━━━ DATA TO USE ━━━

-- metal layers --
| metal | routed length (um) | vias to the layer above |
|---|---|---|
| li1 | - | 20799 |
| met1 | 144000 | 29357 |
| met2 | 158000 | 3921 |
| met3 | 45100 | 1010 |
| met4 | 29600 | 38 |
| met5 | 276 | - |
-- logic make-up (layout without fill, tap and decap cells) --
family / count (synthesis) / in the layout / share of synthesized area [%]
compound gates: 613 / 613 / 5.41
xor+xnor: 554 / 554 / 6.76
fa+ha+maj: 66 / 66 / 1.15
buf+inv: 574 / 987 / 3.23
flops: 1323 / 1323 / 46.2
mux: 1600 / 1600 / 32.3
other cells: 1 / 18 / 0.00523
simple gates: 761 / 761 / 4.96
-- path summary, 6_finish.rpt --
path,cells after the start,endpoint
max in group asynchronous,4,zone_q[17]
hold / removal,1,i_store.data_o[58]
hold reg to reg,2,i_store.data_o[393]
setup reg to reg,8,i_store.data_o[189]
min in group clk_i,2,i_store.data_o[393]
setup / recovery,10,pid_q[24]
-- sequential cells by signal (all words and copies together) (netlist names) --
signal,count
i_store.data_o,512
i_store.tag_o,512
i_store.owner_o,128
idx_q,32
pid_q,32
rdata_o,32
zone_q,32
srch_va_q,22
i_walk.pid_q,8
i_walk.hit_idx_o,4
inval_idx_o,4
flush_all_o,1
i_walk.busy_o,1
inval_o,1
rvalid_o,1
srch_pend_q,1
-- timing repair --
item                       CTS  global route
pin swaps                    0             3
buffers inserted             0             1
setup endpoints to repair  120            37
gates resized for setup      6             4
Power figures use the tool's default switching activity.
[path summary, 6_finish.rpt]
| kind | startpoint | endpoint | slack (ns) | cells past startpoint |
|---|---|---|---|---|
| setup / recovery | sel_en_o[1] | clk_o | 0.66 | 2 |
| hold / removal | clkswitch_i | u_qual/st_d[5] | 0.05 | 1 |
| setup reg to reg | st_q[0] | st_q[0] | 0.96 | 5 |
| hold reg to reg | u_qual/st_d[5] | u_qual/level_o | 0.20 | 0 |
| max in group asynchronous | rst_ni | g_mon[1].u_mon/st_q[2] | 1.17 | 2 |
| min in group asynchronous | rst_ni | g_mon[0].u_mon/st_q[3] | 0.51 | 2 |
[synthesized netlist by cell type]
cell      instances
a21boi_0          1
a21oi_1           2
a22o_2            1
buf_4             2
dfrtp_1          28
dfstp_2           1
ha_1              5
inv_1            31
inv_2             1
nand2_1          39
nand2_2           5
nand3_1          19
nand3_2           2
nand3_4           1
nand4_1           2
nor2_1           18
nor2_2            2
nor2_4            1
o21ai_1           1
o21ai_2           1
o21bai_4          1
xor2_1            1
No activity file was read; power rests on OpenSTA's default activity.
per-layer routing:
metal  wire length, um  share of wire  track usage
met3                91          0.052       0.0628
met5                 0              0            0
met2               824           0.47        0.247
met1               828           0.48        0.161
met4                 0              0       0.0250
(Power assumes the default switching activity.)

━━━

WHAT IS EXPECTED: Please restate, word for word, the lines of the entries that run from the first line through the one holding "hold / removal,1,i_store.data_o[58]", and add nothing.

SOLUTION FOR THIS EXERCISE:
-- metal layers --
| metal | routed length (um) | vias to the layer above |
|---|---|---|
| li1 | - | 20799 |
| met1 | 144000 | 29357 |
| met2 | 158000 | 3921 |
| met3 | 45100 | 1010 |
| met4 | 29600 | 38 |
| met5 | 276 | - |
-- logic make-up (layout without fill, tap and decap cells) --
family / count (synthesis) / in the layout / share of synthesized area [%]
compound gates: 613 / 613 / 5.41
xor+xnor: 554 / 554 / 6.76
fa+ha+maj: 66 / 66 / 1.15
buf+inv: 574 / 987 / 3.23
flops: 1323 / 1323 / 46.2
mux: 1600 / 1600 / 32.3
other cells: 1 / 18 / 0.00523
simple gates: 761 / 761 / 4.96
-- path summary, 6_finish.rpt --
path,cells after the start,endpoint
max in group asynchronous,4,zone_q[17]
hold / removal,1,i_store.data_o[58]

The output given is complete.